Trying to keep body and soul together while dealing with undiagnosed major depression and wavering self-esteem, Iliff saw her formerly good grades plummet and she dropped out of high school, failing to graduate with her class a year ago.

 

“It was put food on the table or get good grades,” Iliff said. “Also, I’ve always dealt with self-liking/self-hating issues and I was so overwhelmed with supporting myself and losing my dad, I had a hard time believing in myself.”

 

However, one bright light in her life was her passion for singing. As tight as money was, though, on her own initiative Iliff found Olympic Music School in Sequim and was recommended to Nancy Beier, a professional opera singer with a 30-plus year career as a dramatic soprano in Europe.

 

“I could tell she had a really pretty voice but she had been singing alto and she is not an alto. She was terrified of singing the high notes and was hesitant and negative (about her abilities),” Beier said in her matter-of-fact way.

 

“I could hear she had a real voice, but her body language said she was so folded into herself as if she were trying to curl into a ball and disappear. I told Ayla, ‘You can carry around your baggage or make your life what you want it to be because you’re young, smart, talented, beautiful and healthy.’ She looked at me like a deer in the headlights. Nobody had ever told her that before and her turnaround was almost stunning!”

 

When someone from the Port Angeles Light Opera Association called to ask Beier if she had a soprano to recommend for its summer 2011 production of “Pirates of Penzance,” she told Iliff to audition.

 

“Ayla told me she came really close to not going — but they cast her in the lead role and she was a huge success,” Beier said. As with the PALOA audition, Beier as believer told Iliff she could — make that should — make an audition tape for Cornish College of the Arts in Seattle, one of the top visual arts and performing arts colleges in the nation. Iliff returned to SHS last fall and got her grades up enough to graduate on June 8. On June 11 she found out she’d not only met but exceeded Cornish’s grade-point average requirements. From the Sequim community and Cornish, she’s received $11,000 in scholarship funds.

 

Linda Grubb is the chairman of the scholarship committee for the Peninsula Singers and said she was “blown away by her life and her accomplishments” when she read Iliff’s application. The group awarded her two $500 scholarships: the Dewey Ehling Vocal Music Scholarship and the Denise Graham Memorial Scholarship.
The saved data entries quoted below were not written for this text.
File: src/flat_wrapper.sv
// flat-port wrapper written by rule: the top's interface ports become plain ports
module pipeline_muldiv_unit_flat import pipeline_muldiv_unit_pkg::*;
#(
  parameter int unsigned XLEN = 32
)
  (clock, reset, bus_io_start, bus_io_kill, bus_io_funct3, bus_io_operand_a, bus_io_operand_b, bus_io_want_stall, bus_io_result, bus_io_result_valid);
  pipeline_muldiv_unit_if #(.XLEN(XLEN)) bus_io_i ();
  input logic clock;
  input logic reset;
  input wire logic [$bits(bus_io_i.start)-1:0] bus_io_start;
  input wire logic [$bits(bus_io_i.kill)-1:0] bus_io_kill;
  input wire logic [$bits(bus_io_i.funct3)-1:0] bus_io_funct3;
  input wire logic [$bits(bus_io_i.operand_a)-1:0] bus_io_operand_a;
  input wire logic [$bits(bus_io_i.operand_b)-1:0] bus_io_operand_b;
  output wire logic [$bits(bus_io_i.want_stall)-1:0] bus_io_want_stall;
  output wire logic [$bits(bus_io_i.result)-1:0] bus_io_result;
  output wire logic [$bits(bus_io_i.result_valid)-1:0] bus_io_result_valid;
  assign bus_io_i.start = bus_io_start;
  assign bus_io_i.kill = bus_io_kill;
  assign bus_io_i.funct3 = bus_io_funct3;
  assign bus_io_i.operand_a = bus_io_operand_a;
  assign bus_io_i.operand_b = bus_io_operand_b;
  assign bus_io_want_stall = bus_io_i.want_stall;
  assign bus_io_result = bus_io_i.result;
  assign bus_io_result_valid = bus_io_i.result_valid;
  pipeline_muldiv_unit #(.XLEN(XLEN)) u_core (.clock(clock), .reset(reset), .bus_io(bus_io_i));
endmodule
===== config.mk =====
export PLATFORM = sky130hd
export DESIGN_NAME = rd_sched
export DESIGN_NICKNAME = d
export VERILOG_FILES = /design/src/rtl/rd_sched_pkg.sv /design/src/rtl/rr_arb2.sv /design/src/rtl/rd_sched.sv
export SDC_FILE = /design/constraint.sdc
export NUM_CORES = 1
export LEC_CHECK = 0
export ABC_CLOCK_PERIOD_IN_PS = 2100
export CAP_MARGIN = 20
export CORE_ASPECT_RATIO = 0.7
export CORE_MARGIN = 8
export CORE_UTILIZATION = 47
export CTS_CLUSTER_SIZE = 40
export DETAILED_ROUTE_END_ITERATION = 6
export GPL_ROUTABILITY_DRIVEN = 0
export PLACE_DENSITY = 0.86
export SYNTH_ARGS = -nofsm -noshare
export SYNTH_HDL_FRONTEND = slang
export SYNTH_SLANG_ARGS = --single-unit

===== constraint.sdc =====
create_clock -name clk -period 2.1 [get_ports clk]
set_input_delay 0.42 -clock clk [delete_from_list [all_inputs] [get_ports clk]]
set_output_delay 0.42 -clock clk [all_outputs]
set_load 0.02 [all_outputs]

===== src/rtl/rd_sched_pkg.sv =====
// Shared types and default parameter values for the rd_sched read scheduler.
package rd_sched_pkg;

  typedef enum logic [1:0] {
    BOOT  = 2'd0,
    IDLE  = 2'd1,
    BURST = 2'd2
  } rd_sched_state_t;

  localparam int unsigned DEF_BOOT_RD_CYCLES = 2;
  localparam int unsigned DEF_ADDR_W         = 8;
  localparam int unsigned DEF_LEN_W          = 3;

endpackage


===== src/rtl/rr_arb2.sv =====
// Two-way round-robin grant logic; purely combinational, the pointer lives in the caller.
module rr_arb2 (
  input  logic [1:0] req,
  input  logic       last,
  output logic [1:0] gnt
);

  // On a tie the requester that was not served last wins.
  always_comb begin
    gnt = '0;
    unique case (req)
      2'b01:   gnt = 2'b01;
      2'b10:   gnt = 2'b10;
      2'b11:   gnt = last ? 2'b01 : 2'b10;
      default: gnt = '0;
    endcase
  end

endmodule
Grubb, herself a classically trained vocalist and professional voice teacher, now with Olympic Music School, added, “I heard her sing the ‘Star-Spangled Banner’ and even though she was sick, she blew the top off of it.”

 

Iliff especially wanted to thank Grubb for forming a “fan club” of about 25 area residents. The fan club, Grubb said, are “like a bunch of moms” willing to support and encourage her, as well as raise some funds for necessities such as a performance gown. Contact Grubb at 683-6315 for more information. “Ayla is extremely worthy and I like the hometown support thing a lot as she goes forth.”

 

“I am really excited to go to Cornish and absolutely thrilled,” the now 19-year-old Iliff said with her voice full of life. “I screamed like a little cheerleader! I’m looking forward to the next four years and getting my bachelor’s in vocal performing/opera. I don’t want to be famous but I do want to get paid for doing what I love, singing and performing. I would love to go to Europe and get a contract for opera. I want to say thanks to everybody in town supporting me and I hope they are proud of me.”

 

Through her 40 years of teaching voice, Beier has seen dozens and dozens of students come and go. What about this girl drew her to become much more than a mentor?

 

“I was a poor kid, too, and if people hadn’t pushed me and helped me … something in her struck a chord because she could have been me 60 years ago,” Beier said. “I’m very proud of her.”

 

The admiration is mutual.

 

“Nancy probably saved my life with her emotional support,” said Iliff. “The only way I can pay her back is to pay it forward.”